Record excerpts Block Start
This is an optimization exercise on Yosys and OpenROAD, whose aim is small area, not a production implementation.
Only simulation tests tie the RTL to the original design; equivalence was not proved.
No activity file was given, so power comes from the tool's default toggle rates.

==> job 6062: inputs <==
Design processor, start of the top module:
module processor #(
	parameter mipsPkg::word_t resetPc   = '0,
	parameter mipsPkg::word_t stackInit = 32'h0000_4000
) (
	input  logic           clk,
	input  logic           reset,
	output mipsPkg::word_t pc,
	input  mipsPkg::word_t instruction,
	output logic           memWrite,
	output mipsPkg::word_t memAddr,
	output mipsPkg::word_t memWriteData,
	input  mipsPkg::word_t memReadData
);
==> module registerFile, before the edit <==
module registerFile #(
	parameter mipsPkg::word_t stackInit = 32'h0000_4000
) (
	input  logic              clk,
	input  logic              reset,
	input  mipsPkg::regAddr_t readAddr1,
	input  mipsPkg::regAddr_t readAddr2,
	input  mipsPkg::regAddr_t writeAddr,
	input  logic              writeEnable,
	input  logic [1:0][31:0]  writeData,    
	output mipsPkg::word_t    readData1,
	output mipsPkg::word_t    readData2,
	output logic [3:0][4:0]   shiftAmount   
);
	localparam int stackReg = 29;
	logic [31:1][31:0] regs;
	logic [1:0][31:1]  wen, sel1, sel2;
	logic [3:0][4:0]   amt;
	mipsPkg::word_t    stackData;
	assign stackData = writeData[stackReg/16] | ({32{reset}} & stackInit);
	for (genvar q = 0; q < 2; q++) begin : g_q
		writeDecode u_wdec (.addr(writeAddr), .en(writeEnable), .reset(reset), .sel(wen[q]));
		readDecode u_rdec1 (.addr(readAddr1), .sel(sel1[q]));
		readDecode u_rdec2 (.addr(readAddr2), .sel(sel2[q]));
	end
	for (genvar i = 1; i < 32; i++) begin : g_reg
		mipsPkg::word_t d;
		assign d = (i == stackReg) ? stackData : writeData[i/16];
		always_ff @(posedge clk) begin
			for (int q = 0; q < 2; q++) begin
				if (wen[q][i]) regs[i][16*q +: 16] <= d[16*q +: 16];
			end
		end
	end
	for (genvar b = 0; b < 32; b++) begin : g_bit
		logic [31:1] d;
		for (genvar i = 1; i < 32; i++) begin : g_d
			assign d[i] = regs[i][b];
		end
		if (b < 5) begin : g_amt
			readMux31Amt u_rd1 (.sel(sel1[b/16]), .d(d), .y(readData1[b]),
				.y0(shiftAmount[0][b]), .y1(shiftAmount[1][b]), .y2(shiftAmount[2][b]),
				.y3(shiftAmount[3][b]));
		end else begin : g_plain
			readMux31 u_rd1 (.sel(sel1[b/16]), .d(d), .y(readData1[b]));
		end
		readMux31 u_rd2 (.sel(sel2[b/16]), .d(d), .y(readData2[b]));
	end
endmodule
==> flow/config.mk <==
export PLATFORM = sky130hd
export DESIGN_NAME = processor
export DESIGN_NICKNAME = processor
export VERILOG_FILES = /design/flow/design.v
export SDC_FILE = /design/flow/constraint.sdc
export NUM_CORES = 4
export LEC_CHECK = 0
export CAP_MARGIN = 20
export CORE_MARGIN = 2
export CORE_UTILIZATION = 40
export GPL_TIMING_DRIVEN = 0
export SETUP_SLACK_MARGIN = 0.2
export SLEW_MARGIN = 20
export SYNTH_HIERARCHICAL = 1
==> flow/constraint.sdc <==
create_clock -name core_clock -period 10.0 [get_ports {clk}]
set_input_delay 2.0000 -clock core_clock [delete_from_list [all_inputs] [get_ports {clk}]]
set_output_delay 2.0000 -clock core_clock [all_outputs]
set_load 0.01 [all_outputs]
run.sh (not shown) runs the stock make flow with config.mk's settings and CLKGATE_MAP_FILE= SYNTH_SCRIPT=/design/flow/synth_recipe.tcl, a recipe that flattens the netlist after the stock synthesis.
==> job 4978 (differences from job 6062) <==
--- a/flow/design.v
+++ b/flow/design.v
@@ -342,9 +342,9 @@
 	localparam int stackReg = 29;
 	logic [31:1][31:0] regs;
-	logic [1:0][31:1]  wen, sel1, sel2;
+	logic [3:0][31:1]  wen, sel1, sel2;
 	logic [3:0][4:0]   amt;
 	mipsPkg::word_t    stackData;
 	assign stackData = writeData[stackReg/16] | ({32{reset}} & stackInit);
-	for (genvar q = 0; q < 2; q++) begin : g_q
+	for (genvar q = 0; q < 4; q++) begin : g_q
 		writeDecode u_wdec (.addr(writeAddr), .en(writeEnable), .reset(reset), .sel(wen[q]));
 		readDecode u_rdec1 (.addr(readAddr1), .sel(sel1[q]));
@@ -355,6 +355,6 @@
 		assign d = (i == stackReg) ? stackData : writeData[i/16];
 		always_ff @(posedge clk) begin
-			for (int q = 0; q < 2; q++) begin
-				if (wen[q][i]) regs[i][16*q +: 16] <= d[16*q +: 16];
+			for (int q = 0; q < 4; q++) begin
+				if (wen[q][i]) regs[i][8*q +: 8] <= d[8*q +: 8];
 			end
 		end
@@ -366,11 +366,11 @@
 		end
 		if (b < 5) begin : g_amt
-			readMux31Amt u_rd1 (.sel(sel1[b/16]), .d(d), .y(readData1[b]),
+			readMux31Amt u_rd1 (.sel(sel1[b/8]), .d(d), .y(readData1[b]),
 				.y0(shiftAmount[0][b]), .y1(shiftAmount[1][b]), .y2(shiftAmount[2][b]),
 				.y3(shiftAmount[3][b]));
 		end else begin : g_plain
-			readMux31 u_rd1 (.sel(sel1[b/16]), .d(d), .y(readData1[b]));
+			readMux31 u_rd1 (.sel(sel1[b/8]), .d(d), .y(readData1[b]));
 		end
-		readMux31 u_rd2 (.sel(sel2[b/16]), .d(d), .y(readData2[b]));
+		readMux31 u_rd2 (.sel(sel2[b/8]), .d(d), .y(readData2[b]));
 	end
 endmodule
==> flow/flow/run.sh (new file) <==
#!/bin/bash
set -euo pipefail
bash standard.sh synth > synth.log 2>&1
bash standard.sh \
  "BUFFER_PORTS_ARGS=-buffer_cell sky130_fd_sc_hd__buf_1" \
  "CTS_ARGS=-sink_clustering_enable -repair_clock_nets -dont_use_dummy_load -sink_clustering_size 22 -sink_clustering_max_diameter 90 -buf_list sky130_fd_sc_hd__clkbuf_16" \
  finish > layout.log 2>&1
==> flow/standard.sh (new file) <==
#!/bin/bash
# synth_recipe.tcl (not shown) runs the flow's synth.tcl, then flattens the netlist and writes it again
# the make line also repeats each setting of config.mk as NAME=value (left out here)
make -C /OpenROAD-flow-scripts/flow DESIGN_CONFIG=/design/flow/config.mk WORK_HOME=/design/flow/orfs CLKGATE_MAP_FILE= SYNTH_SCRIPT=/design/flow/synth_recipe.tcl "${@:-finish}"
removed: flow/run.sh
==> job 8564 (differences from job 6062) <==
--- a/flow/design.v
+++ b/flow/design.v
@@ -342,9 +342,9 @@
 	localparam int stackReg = 29;
 	logic [31:1][31:0] regs;
-	logic [1:0][31:1]  wen, sel1, sel2;
+	logic [3:0][31:1]  wen, sel1, sel2;
 	logic [3:0][4:0]   amt;
 	mipsPkg::word_t    stackData;
 	assign stackData = writeData[stackReg/16] | ({32{reset}} & stackInit);
-	for (genvar q = 0; q < 2; q++) begin : g_q
+	for (genvar q = 0; q < 4; q++) begin : g_q
 		writeDecode u_wdec (.addr(writeAddr), .en(writeEnable), .reset(reset), .sel(wen[q]));
 		readDecode u_rdec1 (.addr(readAddr1), .sel(sel1[q]));
@@ -355,6 +355,6 @@
 		assign d = (i == stackReg) ? stackData : writeData[i/16];
 		always_ff @(posedge clk) begin
-			for (int q = 0; q < 2; q++) begin
-				if (wen[q][i]) regs[i][16*q +: 16] <= d[16*q +: 16];
+			for (int q = 0; q < 4; q++) begin
+				if (wen[q][i]) regs[i][8*q +: 8] <= d[8*q +: 8];
 			end
 		end
@@ -366,11 +366,11 @@
 		end
 		if (b < 5) begin : g_amt
-			readMux31Amt u_rd1 (.sel(sel1[b/16]), .d(d), .y(readData1[b]),
+			readMux31Amt u_rd1 (.sel(sel1[b/8]), .d(d), .y(readData1[b]),
 				.y0(shiftAmount[0][b]), .y1(shiftAmount[1][b]), .y2(shiftAmount[2][b]),
 				.y3(shiftAmount[3][b]));
 		end else begin : g_plain
-			readMux31 u_rd1 (.sel(sel1[b/16]), .d(d), .y(readData1[b]));
+			readMux31 u_rd1 (.sel(sel1[b/8]), .d(d), .y(readData1[b]));
 		end
-		readMux31 u_rd2 (.sel(sel2[b/16]), .d(d), .y(readData2[b]));
+		readMux31 u_rd2 (.sel(sel2[b/8]), .d(d), .y(readData2[b]));
 	end
 endmodule
==> flow/flow/run.sh (new file) <==
#!/bin/bash
set -euo pipefail
bash standard.sh synth > synth.log 2>&1
bash standard.sh \
  "BUFFER_PORTS_ARGS=-buffer_cell sky130_fd_sc_hd__buf_1" \
  "CTS_ARGS=-sink_clustering_enable -repair_clock_nets -dont_use_dummy_load -sink_clustering_size 18 -sink_clustering_max_diameter 80 -buf_list sky130_fd_sc_hd__clkbuf_16" \
  finish > layout.log 2>&1
==> flow/standard.sh (new file) <==
#!/bin/bash
# synth_recipe.tcl (not shown) runs the flow's synth.tcl, then flattens the netlist and writes it again
# the make line also repeats each setting of config.mk as NAME=value (left out here)
make -C /OpenROAD-flow-scripts/flow DESIGN_CONFIG=/design/flow/config.mk WORK_HOME=/design/flow/orfs CLKGATE_MAP_FILE= SYNTH_SCRIPT=/design/flow/synth_recipe.tcl "${@:-finish}"
CORE_UTILIZATION = 46   (was 40)
removed: flow/run.sh
==> job 698 (differences from job 6062) <==
--- a/flow/design.v
+++ b/flow/design.v
@@ -342,9 +342,9 @@
 	localparam int stackReg = 29;
 	logic [31:1][31:0] regs;
-	logic [1:0][31:1]  wen, sel1, sel2;
+	logic [3:0][31:1]  wen, sel1, sel2;
 	logic [3:0][4:0]   amt;
 	mipsPkg::word_t    stackData;
 	assign stackData = writeData[stackReg/16] | ({32{reset}} & stackInit);
-	for (genvar q = 0; q < 2; q++) begin : g_q
+	for (genvar q = 0; q < 4; q++) begin : g_q
 		writeDecode u_wdec (.addr(writeAddr), .en(writeEnable), .reset(reset), .sel(wen[q]));
 		readDecode u_rdec1 (.addr(readAddr1), .sel(sel1[q]));
@@ -355,6 +355,6 @@
 		assign d = (i == stackReg) ? stackData : writeData[i/16];
 		always_ff @(posedge clk) begin
-			for (int q = 0; q < 2; q++) begin
-				if (wen[q][i]) regs[i][16*q +: 16] <= d[16*q +: 16];
+			for (int q = 0; q < 4; q++) begin
+				if (wen[q][i]) regs[i][8*q +: 8] <= d[8*q +: 8];
 			end
 		end
@@ -366,11 +366,11 @@
 		end
 		if (b < 5) begin : g_amt
-			readMux31Amt u_rd1 (.sel(sel1[b/16]), .d(d), .y(readData1[b]),
+			readMux31Amt u_rd1 (.sel(sel1[b/8]), .d(d), .y(readData1[b]),
 				.y0(shiftAmount[0][b]), .y1(shiftAmount[1][b]), .y2(shiftAmount[2][b]),
 				.y3(shiftAmount[3][b]));
 		end else begin : g_plain
-			readMux31 u_rd1 (.sel(sel1[b/16]), .d(d), .y(readData1[b]));
+			readMux31 u_rd1 (.sel(sel1[b/8]), .d(d), .y(readData1[b]));
 		end
-		readMux31 u_rd2 (.sel(sel2[b/16]), .d(d), .y(readData2[b]));
+		readMux31 u_rd2 (.sel(sel2[b/8]), .d(d), .y(readData2[b]));
 	end
 endmodule
CTS_BUF_LIST = sky130_fd_sc_hd__clkbuf_16   (was unset)
CTS_CLUSTER_DIAMETER = 80   (was unset)
CTS_CLUSTER_SIZE = 18   (was unset)
==> comparison table <==
Clock net power: job 698 2.80 mW; job 4978 2.28 mW; job 8564 2.61 mW; job 6062 3.94 mW
Hold Path Origin: job 698 u_dataPath.u_fetchUnit.pc[1]$_DFF_P_; job 4978 u_dataPath.u_fetchUnit.pc[1]$_DFF_P_; job 8564 u_dataPath.u_fetchUnit.pc[1]$_DFF_P_; job 6062 u_dataPath.u_fetchUnit.pc[0]$_DFF_P_
Portion of the clock cycle consumed by the worst path in the final layout: job 698 97.80%; job 4978 98.00%; job 8564 97.85%; job 6062 97.03%
Non-clock buffer instance count of the final layout: job 698 262; job 4978 268; job 8564 302; job 6062 398
Vias in the first global route: job 698 37,198; job 4978 36,920; job 8564 36,502; job 6062 36,701
Setup slack after placement: job 698 -1325 ps; job 4978 -946.2 ps; job 8564 -817.1 ps; job 6062 -1611 ps
Number of cells on the critical path: job 698 19; job 4978 23; job 8564 20; job 6062 22
Initial antenna violation count: job 698 5; job 4978 10; job 8564 18; job 6062 8
Share of power burned in the clock network: job 698 29.3%; job 4978 25.4%; job 8564 27.9%; job 6062 36.6%
Met1 demand-to-capacity share in global routing: job 698 37.80%; job 4978 37.45%; job 8564 41.56%; job 6062 39.18%
Outcome: job 698 complete, no violations; job 4978 complete, no violations; job 8564 complete, no violations; job 6062 complete, no violations
Proportion of total power due to net switching: job 698 28.07%; job 4978 28.24%; job 8564 27.83%; job 6062 27.68%
Tapcell Cnt: job 698 1,625; job 4978 1,625; job 8564 1,391; job 6062 1,536
Weighted congestion at the end of routability-driven global placement: job 698 1.022; job 4978 1.005; job 8564 1.027; job 6062 0.9642
Post-synthesis area per instance: job 698 13.86 um^2; job 4978 13.86 um^2; job 8564 13.86 um^2; job 6062 14.63 um^2
Via count of the routed design: job 698 39,174; job 4978 38,994; job 8564 39,259; job 6062 38,755
Summed instance area of the synthesized netlist: job 698 48,940 um^2; job 4978 48,940 um^2; job 8564 48,940 um^2; job 6062 47,710 um^2

[port drivers added, routing unchanged]
No port has a modelled driver above. Below, the same layouts with a new extraction and two added sets of constraints. Step 1 sets driving cells, clkbuf_16 on the clock port and buf_2 on the other inputs (assumed; they add their load-dependent delay and slew). Step 2 moves the port delays by t, midway between the first and last clock arrival at a register: inputs arrive t later, outputs are due t later. That takes back most of the time a late clock gives input paths. Three values: ideal ports, drivers, drivers and shift; two values: the first two.
| run | t, ns | setup slack, ns | worst setup path after step 2 | worst data-port slew with drivers (ns) | cell pins on the clock port's net |
|---|---|---|---|---|---|
| job 6062 | 0.756 | 0.297 / 0.147 / -0.171 | input to register | 0.16 | 1 |
| job 4978 | 0.730 | 0.200 / 0.094 / -0.315 | input to register | 0.18 | 1 |
| job 8564 | 0.702 | 0.215 / 0.132 / -0.317 | input to register | 0.16 | 1 |
| job 698 | 0.717 | 0.220 / 0.189 / -0.290 | input to register | 0.07 | 1 |
With both steps, setup timing fails in every run listed, where it was met with ideal ports. The setup slack of job 8564, which loses most, moves by -0.083 ns with the drivers and by -0.532 ns with both steps.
Record excerpts Block End
Among the lines above, which hold the word "synthesis"? Report each one.

run.sh (not shown) runs the stock make flow with config.mk's settings and CLKGATE_MAP_FILE= SYNTH_SCRIPT=/design/flow/synth_recipe.tcl, a recipe that flattens the netlist after the stock synthesis.
Post-synthesis area per instance: job 698 13.86 um^2; job 4978 13.86 um^2; job 8564 13.86 um^2; job 6062 14.63 um^2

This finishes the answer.